* WORK REQUIRED: Take the entries below and print only the lines from the one with "multiInputGateArea_um2 = 1040" through the one with "synth_top_cell_area_share_pct = 32.7", exactly as they stand, both ends included.

* EXTRACTED MATERIAL:

`src/rtl/dtmf_steer_pkg.sv`:
```
`timescale 1ns/1ps
package dtmf_steer_pkg;
  localparam int CODE_W = 4;

  typedef enum logic [1:0] {
    ST_IDLE = 2'd0,  // no digit, tone absent
    ST_ACQ  = 2'd1,  // tone seen, qualifying its duration
    ST_HELD = 2'd2,  // digit registered, tone present
    ST_REL  = 2'd3   // digit registered, qualifying the pause
  } steer_state_t;
endpackage

```
`src/rtl/dtmf_rst_sync.sv`:
```
`timescale 1ns/1ps
module dtmf_rst_sync (
  input  logic clk,
  input  logic arst_n,
  output logic rst_sync_n
);
  logic [1:0] sync_q;

  always_ff @(posedge clk or negedge arst_n) begin
    if (!arst_n) sync_q <= 2'b00;
    else         sync_q <= {sync_q[0], 1'b1};
  end

  assign rst_sync_n = sync_q[1];
endmodule

```
`src/rtl/dtmf_guard_fsm.sv`:
```
`timescale 1ns/1ps
module dtmf_guard_fsm
  import dtmf_steer_pkg::*;
#(
  parameter int CNT_W = 8
) (
  input  logic             clk,
  input  logic             rst_n,
  input  logic             tick_en,
  input  logic             tone_i,
  input  logic [CNT_W-1:0] present_lim,
  input  logic [CNT_W-1:0] absent_lim,
  input  logic             strobe_i,
  output logic             load_o,
  output logic             end_o,
  output logic             digit_o
);
  localparam logic [CNT_W-1:0] CNT_MAX = {CNT_W{1'b1}};
  localparam logic [CNT_W-1:0] CNT_ONE = CNT_W'(1);

  steer_state_t     st_q, st_n;
  logic [CNT_W-1:0] cnt_q, cnt_n;
  logic             cnt_step;

  assign cnt_step = tick_en && (cnt_q != CNT_MAX);

  always_comb begin
    st_n   = st_q;
    cnt_n  = cnt_q;
    load_o = 1'b0;
    end_o  = 1'b0;
    case (st_q)
      ST_IDLE: begin
        if (tone_i) begin
          st_n  = ST_ACQ;
          cnt_n = tick_en ? CNT_ONE : '0;
        end
      end
      ST_ACQ: begin
        if (!tone_i) begin
          st_n  = ST_IDLE;
          cnt_n = '0;
        end else if (cnt_q >= present_lim) begin
          st_n   = ST_HELD;
          cnt_n  = '0;
          load_o = 1'b1;
        end else if (cnt_step) begin
          cnt_n = cnt_q + CNT_ONE;
        end
      end
      ST_HELD: begin
        if (!tone_i) begin
          st_n  = ST_REL;
          cnt_n = tick_en ? CNT_ONE : '0;
        end
      end
      ST_REL: begin
        if (tone_i) begin
          st_n  = ST_HELD;
          cnt_n = '0;
        end else if ((cnt_q >= absent_lim) && strobe_i) begin
          st_n  = ST_IDLE;
          cnt_n = '0;
          end_o = 1'b1;
        end else if (cnt_step) begin
          cnt_n = cnt_q + CNT_ONE;
        end
      end
      default: begin
        st_n  = ST_IDLE;
        cnt_n = '0;
      end
    endcase
  end

  always_ff @(posedge clk or negedge rst_n) begin
    if (!rst_n) begin
      st_q  <= ST_IDLE;
      cnt_q <= '0;
    end else begin
      st_q  <= st_n;
      cnt_q <= cnt_n;
    end
  end

  assign digit_o = (st_q == ST_HELD) || (st_q == ST_REL);

  // a tone that vanishes while qualifying never yields a digit
  assert_short_tone_dropped_R1: assert property (@(posedge clk) disable iff (!rst_n)
    (st_q == ST_ACQ && !tone_i) |=> !digit_o);

  // guard is kept while the tone persists
  assert_guard_follows_tone_R3: assert property (@(posedge clk) disable iff (!rst_n)
    (digit_o && tone_i) |=> digit_o);

  // a returning tone during the pause resumes the same digit
  assert_dropout_resumes_R5: assert property (@(posedge clk) disable iff (!rst_n)
    (st_q == ST_REL && tone_i) |=> (st_q == ST_HELD));

  // the digit cannot end before the strobe has been raised
  assert_end_after_strobe_R6: assert property (@(posedge clk) disable iff (!rst_n)
    (st_q == ST_REL && !strobe_i) |=> (st_q != ST_IDLE));

  // without a tick the qualifying count cannot complete
  assert_no_tick_no_progress_R8: assert property (@(posedge clk) disable iff (!rst_n)
    (st_q == ST_ACQ && tone_i && !tick_en && (cnt_q < present_lim) && $stable(present_lim))
      |=> (st_q == ST_ACQ));
endmodule

```
`src/rtl/dtmf_settle.sv`:
```
`timescale 1ns/1ps
module dtmf_settle #(
  parameter int SETTLE = 2
) (
  input  logic clk,
  input  logic rst_n,
  input  logic load_i,
  input  logic end_i,
  input  logic digit_i,
  output logic strobe_o
);
  localparam int             SW          = $clog2(SETTLE + 1);
  localparam logic [SW-1:0]  SETTLE_LAST = SW'(SETTLE - 1);

  logic [SW-1:0] scnt_q, scnt_n;
  logic          strobe_n;

  always_comb begin
    scnt_n   = scnt_q;
    strobe_n = strobe_o;
    if (end_i || load_i) begin
      scnt_n   = '0;
      strobe_n = 1'b0;
    end else if (digit_i && !strobe_o) begin
      if (scnt_q == SETTLE_LAST) strobe_n = 1'b1;
      else                       scnt_n   = scnt_q + SW'(1);
    end
  end

  always_ff @(posedge clk or negedge rst_n) begin
    if (!rst_n) begin
      scnt_q   <= '0;
      strobe_o <= 1'b0;
    end else begin
      scnt_q   <= scnt_n;
      strobe_o <= strobe_n;
    end
  end

  // the strobe only exists while a digit is held
  assert_strobe_within_digit_R4: assert property (@(posedge clk) disable iff (!rst_n)
    strobe_o |-> digit_i);

  // once raised, the strobe stays until the digit ends
  assert_strobe_held_R6: assert property (@(posedge clk) disable iff (!rst_n)
    (strobe_o && !end_i) |=> strobe_o);
endmodule

```
`src/rtl/dtmf_code_latch.sv`:
```
`timescale 1ns/1ps
module dtmf_code_latch
  import dtmf_steer_pkg::*;
(
  input  logic              clk,
  input  logic              rst_n,
  input  logic              load_i,
  input  logic [CODE_W-1:0] code_i,
  input  logic              oe_i,
  output logic [CODE_W-1:0] bus_o,
  output logic              drv_o
);
  logic [CODE_W-1:0] code_q, code_n;

  always_comb begin
    code_n = code_q;
    if (load_i) code_n = code_i;
  end

  always_ff @(posedge clk or negedge rst_n) begin
    if (!rst_n) code_q <= '0;
    else        code_q <= code_n;
  end

  assign bus_o = oe_i ? code_q : '0;
  assign drv_o = oe_i;

  // the stored code changes only on a registration
  assert_latch_hold_R12: assert property (@(posedge clk) disable iff (!rst_n)
    !load_i |=> $stable(code_q));
endmodule

```
`src/rtl/dtmf_steer_validator.sv`:
```
`timescale 1ns/1ps
module dtmf_steer_validator
  import dtmf_steer_pkg::*;
#(
  parameter int CNT_W  = 8,
  parameter int SETTLE = 2
) (
  input  logic              clk,
  input  logic              rst_n,
  input  logic              tick_en,
  input  logic              tone_valid,
  input  logic [CODE_W-1:0] tone_code,
  input  logic [CNT_W-1:0]  present_lim,
  input  logic [CNT_W-1:0]  absent_lim,
  input  logic              oe,
  output logic [CODE_W-1:0] code_bus,
  output logic              bus_drive,
  output logic              guard,
  output logic              strobe
);
  logic rst_s_n;
  logic load_w;
  logic end_w;
  logic digit_w;
  logic strobe_w;

  dtmf_rst_sync u_rst (
    .clk        (clk),
    .arst_n     (rst_n),
    .rst_sync_n (rst_s_n)
  );

  dtmf_guard_fsm #(.CNT_W(CNT_W)) u_fsm (
    .clk         (clk),
    .rst_n       (rst_s_n),
    .tick_en     (tick_en),
    .tone_i      (tone_valid),
    .present_lim (present_lim),
    .absent_lim  (absent_lim),
    .strobe_i    (strobe_w),
    .load_o      (load_w),
    .end_o       (end_w),
    .digit_o     (digit_w)
  );

  dtmf_settle #(.SETTLE(SETTLE)) u_settle (
    .clk      (clk),
    .rst_n    (rst_s_n),
    .load_i   (load_w),
    .end_i    (end_w),
    .digit_i  (digit_w),
    .strobe_o (strobe_w)
  );

  dtmf_code_latch u_latch (
    .clk    (clk),
    .rst_n  (rst_s_n),
    .load_i (load_w),
    .code_i (tone_code),
    .oe_i   (oe),
    .bus_o  (code_bus),
    .drv_o  (bus_drive)
  );

  assign guard  = digit_w;
  assign strobe = strobe_w;
endmodule

```
`config.mk`:
```
export PLATFORM = sky130hd
export DESIGN_NAME = dtmf_steer_validator
export DESIGN_NICKNAME = d
export VERILOG_FILES = /design/src/rtl/dtmf_steer_pkg.sv /design/src/rtl/dtmf_rst_sync.sv /design/src/rtl/dtmf_guard_fsm.sv /design/src/rtl/dtmf_settle.sv /design/src/rtl/dtmf_code_latch.sv /design/src/rtl/dtmf_steer_validator.sv
export SDC_FILE = /design/constraint.sdc
export NUM_CORES = 1
export LEC_CHECK = 0
export BUFFER_PORTS_ARGS = -buffer_cell sky130_fd_sc_hd__buf_2
export CORE_AREA = 3 3 59 61
export DETAILED_ROUTE_END_ITERATION = 12
export DIE_AREA = 0 0 62 64
export GPL_TIMING_DRIVEN = 0
export HOLD_SLACK_MARGIN = 0.05
export PLACE_DENSITY = 0.74
export SETUP_SLACK_MARGIN = 0.1
export SLEW_MARGIN = 20
export SYNTH_ARGS = -nofsm -noshare
export SYNTH_HDL_FRONTEND = slang
export SYNTH_SLANG_ARGS = --single-unit
```
`constraint.sdc`:
```
create_clock -name clk -period 0.8 [get_ports clk]
set_input_delay 0.08 -clock clk [delete_from_list [all_inputs] [get_ports clk]]
set_output_delay 0.08 -clock clk [all_outputs]
set_load 0.01 [all_outputs]
```
==> results of run 1 <==
==> layer usage <==
layer	wire [um]	vias up	part of all wire [%]	track usage, %
li1	-	696	-	-
met1	1560	688	40	22.6
met2	2140	39	55	35.5
met3	142	6	3.6	4.44
met4	62	0	1.6	4.24
met5	0	-	0	0
==> power by group through the flow <==
stage	clock network [W]	registers (W)	logic [W]
3_5_place_dp	0	0.00113	0.000471
6_report	0.000492	0.00110	0.000691
4_1_cts	0.000502	0.00110	0.000562
2_1_floorplan	0	0.00111	0.000309
5_1_grt	0.000552	0.00111	0.000770
3_3_place_gp	0	0.00112	0.000431
==> layout by cell type (no fill, tap or decap), types with 3 or more instances in the layout <==
master,count
ha_1,12
mux2_4,4
nor2_1,13
a21oi_2,5
buf_2,30
buf_4,22
nand4_1,4
nand2_1,8
dfrtp_2,6
buf_6,5
inv_1,20
ha_4,5
a21oi_1,8
and2_1,5
clkbuf_4,3
nand3_1,9
dfrtp_1,13
==> registers in the layout (all words and copies together) (netlist names), named ones only <==
register and cells:
u_fsm.cnt_q 8, u_fsm.st_q 1, u_latch.code_q 4, u_rst.sync_q 2
u_settle.scnt_q 2, u_settle.strobe_o 1
==> kinds of logic after synthesis <==
kind of cell	Yosys count
mux	5
simple gates	57
fa+ha+maj	18
flops	19
xor+xnor	1
buf+inv	26
other cells	1
compound gates	35
==> metrics by stage <==
step	cell area, um2	hold WS (ns)
finish	2100	-0.00110
global route	2100	-0.0119
CTS	1880	-0.000200
detailed placement	1710	-0.134
global placement	1710	-0.135
floorplan	1500	-0.216
==> cell type report <==
| type | count | share of cell area [%] |
|---|---|---|
| Multi-Input combinational cell | 117 | 49.6 |
| Sequential cell | 19 | 23.0 |
| Timing Repair Buffer | 56 | 17.3 |
| Inverter | 20 | 3.57 |
| Buffer | 6 | 2.68 |
| Tap cell | 44 | 2.62 |
| Clock buffer | 3 | 1.07 |
| Clock inverter | 1 | 0.238 |
==> path summary, 6_finish.rpt <==
kind	startpoint	to
worst max-delay path	u_fsm.cnt_q[6]	u_fsm.cnt_q[5]
worst min-delay path	tone_code[0]	u_latch.code_q[0]
worst max register to register	u_fsm.cnt_q[6]	u_fsm.cnt_q[5]
worst min register to register	u_rst.sync_q[1]	u_latch.code_q[0]
max in group asynchronous	u_rst.sync_q[1]	u_fsm.cnt_q[0]
min in group asynchronous	rst_n	u_rst.sync_q[1]
==> timing repair <==
item	4_1_cts	5_1_grt
pin swaps	8	9
cloned	0	1
gates resized for setup	12	23
setup buffers	13	11
hold endpoints to repair	6	4
setup endpoints to repair	40	40
==> flow_summary.toml, run 1 <==
[cells_and_area]
antenna_cells = 0
nFillCells = 224
multiInputGateArea_um2 = 1040
regArea_um2 = 483
fin_cells = 266
nets = 266
final_core_util_pct = 69.4
area_growth_pct = 44.5
drive_above_1_share_pct = 45.9

[sta]
slew_headroom_pct = 25.8
rsz0062_at_grt = "yes"
finalHoldViolCount = 2
drv_slew = 0
holdWs_ns = -0.00110
worstMarginPinSlew_ns = 1.11
timing.final.crit_share_pct = 284
fmax_mhz = 440
setup_ws_ns = -1.47
final.setup_skew_ns = 0.00923
setup_tns_ns = -24.92
setup_viol = 23
min_period_ns = 2.27

[die]
start_util_pct = 48.1
dieArea_um2 = 3970
std_cell_rows = 20
dieWidth_um = 62
pin_count = 32
die_h_um = 64
coreArea_um2 = 3030

[clock_tree]
path_clk_slew_ns = 0.11
ctsLongestPathBuffers = 2
clockRootBuffer = "clkbuf_4"
hold_buffers = 1
cts_buffers = 3
ctsHtreeMaxLevel = 1
clock_latency_ns = 0.30
clock-sinks = 19
tritoncts = "yes"

[yosys]
synth_xor_area_share_pct = 0.602
ys.flop_type = "dfrtp_1"
synth-adder-area-share_pct = 15.5
synthArstFlopShare_pct = 100
synthCells = 162
seq_area_frac_synth_pct = 32.7
synth_top_cell_area_share_pct = 32.7
synth_common_cells = "20 x inv_1, 19 x dfrtp_1, 18 x ha_1"
yosys-mux-area-fraction_pct = 3.78
ys_types = 45
yosys_register_bits = 19
synthTopCellsByArea = "dfrtp_1 33%, ha_1 15%, a21oi_1 5.2%, inv_1 5.2%, nand3_1 3.8%"
synth_top_area_cell = "dfrtp_1"
synth_edf_count = 0
synth_most_common_cell = "inv_1"
synth_top_family_by_area = "simple AND/OR/NAND/NOR gates"
synth_compound_area_share_pct = 17.4
synth-warning-count = 0
synth.cell_area_um2 = 1460
synth_nets = 205
synthSimpleGateAreaFrac_pct = 20.9
syn_avg_cell_area_um2 = 8.98

[routing]
vias = 1429
wire_per_inst_um = 14.7
drc = 0
drt-pass1-iter-count = 5
routed_wl_um = 3910
detail-route-antenna-nets = 0
initialDrtViolationCount = 61
viasPerCell = 5.37

[power_and_ir_drop]
clockPowerShare_pct = 21.6
power-per-cell-area_nw_per_um2 = 1090
seq_power_share_pct = 48.2
pwr-share-comb_pct = 30.3
p_switching_w = 0.000692
p_leak_nw = 1.04
p_total_w = 0.00228
switching_share_pct = 30.3
peakVddDrop_mv = 1.02
power.internal_w = 0.00159

[setup_path]
cpPeakStageDelay_ns = 0.43
critical_path_class = "reg2reg"
path_max_fanout = 5
cp_num_cells = 8
cpLargestDelayFamily = "compound AO/OA/AOI/OAI gates"
rrSetupSlack_ns = -1.47
crit_slowest_cell = "dfrtp_1"
start_kind = "flop"
crit_chain = "ha_4, and3_4, a221o_1, a22o_4, o32ai_4, buf_6, nand4_1, mux2i_1"
crit_required_ns = 1.03
critical_path_arrival_ns = 2.50
rr_worst_depth = 8
path_buf_inv = 1
end_kind = "flop"

[placed_design]
placed_cells = 237
dp_hpwl_um = 2630
numPortBuffers = 31
place_congestion = 0.857
place_ws_ns = -1.59

[global_route]
grt_pass1_wl_um = 5950
grt_overflow = 0
grt_start_max_net_pins = 18
antenna_found_initial = 0
grt.total_usage_pct = 19.6
grt_pass1_vias = 1376

[outcome]
status = "complete, but fails checks"
violations = "negative hold slack, negative setup slack"

[run]
drv_cap = 0

[hold_path]
min_path_cells = 2
hold_class = "in2reg"
Note: power is estimated with default switching activity, not from simulation.
==> run 2: changes to the inputs <==
--- a/config.mk
+++ b/config.mk
@@ -6,12 +6,12 @@
 export NUM_CORES = 1
 export LEC_CHECK = 0
 export BUFFER_PORTS_ARGS = -buffer_cell sky130_fd_sc_hd__buf_2
-export CORE_AREA = 3 3 59 61
+export CORE_AREA = 3 3 74 76
+export CTS_CLUSTER_SIZE = 14
 export DETAILED_ROUTE_END_ITERATION = 12
-export DIE_AREA = 0 0 62 64
+export DIE_AREA = 0 0 77 79
 export GPL_TIMING_DRIVEN = 0
 export HOLD_SLACK_MARGIN = 0.05
-export PLACE_DENSITY = 0.74
 export SETUP_SLACK_MARGIN = 0.1
 export SLEW_MARGIN = 20
 export SYNTH_ARGS = -nofsm -noshare
==> flow_summary.toml, run 2 (synthesis gave the netlist of run 1 again) <==
[sta]
setup_ws_ns = -1.36
final.setup_skew_ns = 0.00652
worstMarginPinSlew_ns = 1.05
drv_slew = 0
fmax_mhz = 462
slew_headroom_pct = 29.6
min_period_ns = 2.16
holdWs_ns = 0.0520
rsz0062_at_grt = "yes"
setup_viol = 23
timing.final.crit_share_pct = 270
finalHoldViolCount = 0

[clock_tree]
path_clk_slew_ns = 0.08
clockRootBuffer = "clkbuf_8"
clock-sinks = 19
ctsHtreeMaxLevel = 1
ctsLongestPathBuffers = 2
tritoncts = "yes"
clock_latency_ns = 0.26
hold_buffers = 1
cts_buffers = 3

[routing]
drc = 0
initialDrtViolationCount = 55
vias = 1335
drt-pass1-iter-count = 4
routed_wl_um = 3340
wire_per_inst_um = 11.8
detail-route-antenna-nets = 0
viasPerCell = 4.72

[run]
drv_cap = 0

[global_route]
grt_start_max_net_pins = 18
grt_pass1_wl_um = 5710
grt_overflow = 0
grt_pass1_vias = 1267
grt.total_usage_pct = 11.3
antenna_found_initial = 0

[cells_and_area]
drive_above_1_share_pct = 39.4
final_core_util_pct = 42.6
final_common_cell = "buf_2"
regArea_um2 = 480
top_register = "u_fsm.cnt_q"
reg.largest.list = "u_fsm.cnt_q (8), u_latch.code_q (4)"
final_cell_mix = "30 x buf_2, 20 x inv_1, 18 x buf_4"
largest_reg_flops = 8
multiInputGateArea_um2 = 986
nets = 260
nFillCells = 475
area_growth_pct = 40.0
antenna_cells = 0

[die]
std_cell_rows = 25
start_util_pct = 30.4
pin_count = 32
dieArea_um2 = 6080
die_h_um = 79
coreArea_um2 = 4790
dieWidth_um = 77

[setup_path]
critical_path_arrival_ns = 2.35
critical_path_class = "reg2reg"
end_kind = "flop"
path_max_fanout = 4
crit_required_ns = 0.98
start_kind = "flop"

[outcome]
status = "complete, but fails checks"
violations = "negative setup slack"

[power_and_ir_drop]
power-per-cell-area_nw_per_um2 = 1150
p_total_w = 0.00235
peakVddDrop_mv = 0.645
p_leak_nw = 1.01

[hold_path]
hold_class = "in2reg"

[placed_design]
place_congestion = 0.806
place_ws_ns = -1.59
dp_hpwl_um = 2380
numPortBuffers = 31
[run 2: cell count changes in the layout (fill, tap and decap cells not counted), sizes merged]
cell	before	now
buf	58	52
clkbuf	6	7
clkinv	1	0
[run 2: repair_timing]
action	4_1_cts	5_1_grt
buffers inserted	13	5
gates cloned	0	0
resized for setup	16	6
endpoints found under the hold margin	4	1
pin swaps	12	1
setup endpoints to repair	40	40
[run 2: where the power goes]
group	total [W]	switching, W	internal, W
sequential	0.00109	0.0000552	0.00103
combinational	0.000570	0.000270	0.000299
clock	0.000688	0.000334	0.000354
total	0.00235	0.000660	0.00169
[run 2: area by class of cell]
cell class	count	area share, %
clock buffers	4	2.21
flip-flops and latches	19	23.6
repair buffers	50	15.2
plain buffers	6	2.76
well taps	67	4.12
inverters	20	3.69
multi-input cells	117	48.4
[run 2: metrics by stage]
stage / std cells / instance area (um2) / TNS [ns]
after detailed placement: 260 / 1740 / -24.71
after global placement: 260 / 1740 / -24.02
after global routing: 283 / 2040 / -27.10
after floorplan: 162 / 1500 / -20.44
after CTS: 278 / 1980 / -23.76
final: 283 / 2040 / -22.89
[run 2: path summary, 6_finish.rpt]
check	start	endpoint	slack, ns	cells past startpoint
max in group asynchronous	u_rst.sync_q[1]	u_settle.strobe_o	0.01	0
min in group asynchronous	rst_n	u_rst.sync_q[0]	0.13	2
hold reg to reg	u_rst.sync_q[1]	u_fsm.cnt_q[2]	0.30	0
hold / removal	tone_code[3]	u_latch.code_q[3]	0.05	2
setup reg to reg	u_fsm.cnt_q[6]	u_fsm.cnt_q[5]	-1.36	8
setup / recovery	u_fsm.cnt_q[6]	u_fsm.cnt_q[5]	-1.36	8
[run 2: routing by layer]
metal | track usage [%] | vias to the layer above | share of wire (%)
met5 | 0 | - | 0
met4 | 3.74 | 0 | 1.0
met3 | 1.70 | 4 | 4.9
met2 | 18.0 | 37 | 44
met1 | 15.6 | 611 | 50
li1 | - | 683 | -
[run 2: worst max-delay path: stages (launching register included)]
cell and delay [ns]:
dfrtp_1 0.43, ha_4 0.24, a21o_4 0.21, a221o_1 0.32, a22o_4 0.25, o32ai_4 0.25, buf_6 0.16, a21oi_1 0.06
mux2i_1 0.18
==> run 3: changes to the inputs <==
--- a/config.mk
+++ b/config.mk
@@ -17,3 +17,4 @@
 export SYNTH_ARGS = -nofsm -noshare
 export SYNTH_HDL_FRONTEND = slang
 export SYNTH_SLANG_ARGS = --single-unit
+export TNS_END_PERCENT = 5
==> flow_summary.toml, run 3 (synthesis gave the netlist of run 1 again) <==
[cells_and_area]
reg.largest.list = "u_fsm.cnt_q (8), u_latch.code_q (4)"
antenna_cells = 0
final_common_cell = "buf_2"
multiInputGateArea_um2 = 993
largest_reg_flops = 8
final_cell_mix = "29 x buf_2, 20 x inv_1, 13 x nor2_1"
nets = 250
nFillCells = 486
top_register = "u_fsm.cnt_q"
drive_above_1_share_pct = 40.8
area_growth_pct = 37.0
regArea_um2 = 485

[setup_path]
crit_chain = "buf_4, ha_1, nand3_2, o31ai_4, buf_12, nor4_2, o311ai_0, o311ai_1"
reg2reg_to = "u_fsm.cnt_q[0]"
rr_startpoint = "u_fsm.cnt_q[7]"
rr_worst_depth = 8
crit_path_end = "u_fsm.cnt_q[0]"
crit_slowest_cell = "dfrtp_2"
path_buf_inv = 2
cp_num_cells = 8
critical_path_arrival_ns = 2.30
path_max_fanout = 6
critical_path_class = "reg2reg"
end_kind = "flop"
cpPeakStageDelay_ns = 0.45
rrSetupSlack_ns = -1.37
crit_required_ns = 0.93
cpLargestDelayFamily = "compound AO/OA/AOI/OAI gates"
start_kind = "flop"
startpoint = "u_fsm.cnt_q[7]"

[routing]
initialDrtViolationCount = 26
drt-pass1-iter-count = 4
detail-route-antenna-nets = 0
wire_per_inst_um = 12.0
drc = 0
routed_wl_um = 3270
viasPerCell = 4.72
vias = 1288

[run]
drv_cap = 0

[placed_design]
numPortBuffers = 31
dp_hpwl_um = 2340
place_congestion = 0.791

[power_and_ir_drop]
seq_power_share_pct = 47.3
pwr-share-comb_pct = 22.2
peakVddDrop_mv = 0.864
switching_share_pct = 29.0
clockPowerShare_pct = 30.5
power.internal_w = 0.00167
power-per-cell-area_nw_per_um2 = 1180
p_switching_w = 0.000682
p_leak_nw = 0.952

[sta]
setup_ws_ns = -1.37
final.setup_skew_ns = 0.000854
rsz0062_at_grt = "yes"
setup_viol = 23
min_period_ns = 2.17
worstMarginPinSlew_ns = 0.953
drv_slew = 0
setup_tns_ns = -22.46
finalHoldViolCount = 0
holdWs_ns = 0.0445
timing.final.crit_share_pct = 271
fmax_mhz = 461
slew_headroom_pct = 36.0

[hold_path]
hold_class = "in2reg"

[global_route]
grt_overflow = 0
grt_pass1_wl_um = 5620
antenna_found_initial = 0
grt_start_max_net_pins = 18
grt_pass1_vias = 1285
grt.total_usage_pct = 11.2

[die]
std_cell_rows = 25
coreArea_um2 = 4790
start_util_pct = 30.4
die_h_um = 79
dieArea_um2 = 6080
pin_count = 32
dieWidth_um = 77

[outcome]
status = "complete, but fails checks"
violations = "negative setup slack"

[clock_tree]
ctsHtreeMaxLevel = 1
hold_buffers = 1
tritoncts = "yes"
ctsLongestPathBuffers = 2
clock_latency_ns = 0.26
cts_buffers = 3
path_clk_slew_ns = 0.08
clock-sinks = 19
clockRootBuffer = "clkbuf_8"
-- run 3: cell type report --
| cell class | instances | area share [%] |
|---|---|---|
| Sequential cell | 19 | 24.4 |
| Clock buffer | 3 | 2.07 |
| Multi-Input combinational cell | 117 | 49.8 |
| Tap cell | 67 | 4.21 |
| Inverter | 20 | 3.77 |
| Buffer | 6 | 2.82 |
| Timing Repair Buffer | 40 | 12.6 |
| Clock inverter | 1 | 0.377 |
-- run 3: worst min path at each step --
stage,from,to,depth (start not counted)
after global routing,tone_code[1],u_latch.code_q[1],2
final,tone_code[1],u_latch.code_q[1],2
after floorplan,rst_n,u_rst.sync_q[0],0
after CTS,tone_code[1],u_latch.code_q[1],2
after global placement,rst_n,u_rst.sync_q[0],1
after detailed placement,rst_n,u_rst.sync_q[0],1
-- run 3: timing repair --
item,CTS,global route
gates resized for setup,14,24
setup buffers,5,3
pin swaps,8,3
gates cloned,0,0
endpoints found under the hold margin,6,4
endpoints found under the setup margin,40,23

* SOLVED EXERCISE:
multiInputGateArea_um2 = 1040
regArea_um2 = 483
fin_cells = 266
nets = 266
final_core_util_pct = 69.4
area_growth_pct = 44.5
drive_above_1_share_pct = 45.9

[sta]
slew_headroom_pct = 25.8
rsz0062_at_grt = "yes"
finalHoldViolCount = 2
drv_slew = 0
holdWs_ns = -0.00110
worstMarginPinSlew_ns = 1.11
timing.final.crit_share_pct = 284
fmax_mhz = 440
setup_ws_ns = -1.47
final.setup_skew_ns = 0.00923
setup_tns_ns = -24.92
setup_viol = 23
min_period_ns = 2.27

[die]
start_util_pct = 48.1
dieArea_um2 = 3970
std_cell_rows = 20
dieWidth_um = 62
pin_count = 32
die_h_um = 64
coreArea_um2 = 3030

[clock_tree]
path_clk_slew_ns = 0.11
ctsLongestPathBuffers = 2
clockRootBuffer = "clkbuf_4"
hold_buffers = 1
cts_buffers = 3
ctsHtreeMaxLevel = 1
clock_latency_ns = 0.30
clock-sinks = 19
tritoncts = "yes"

[yosys]
synth_xor_area_share_pct = 0.602
ys.flop_type = "dfrtp_1"
synth-adder-area-share_pct = 15.5
synthArstFlopShare_pct = 100
synthCells = 162
seq_area_frac_synth_pct = 32.7
synth_top_cell_area_share_pct = 32.7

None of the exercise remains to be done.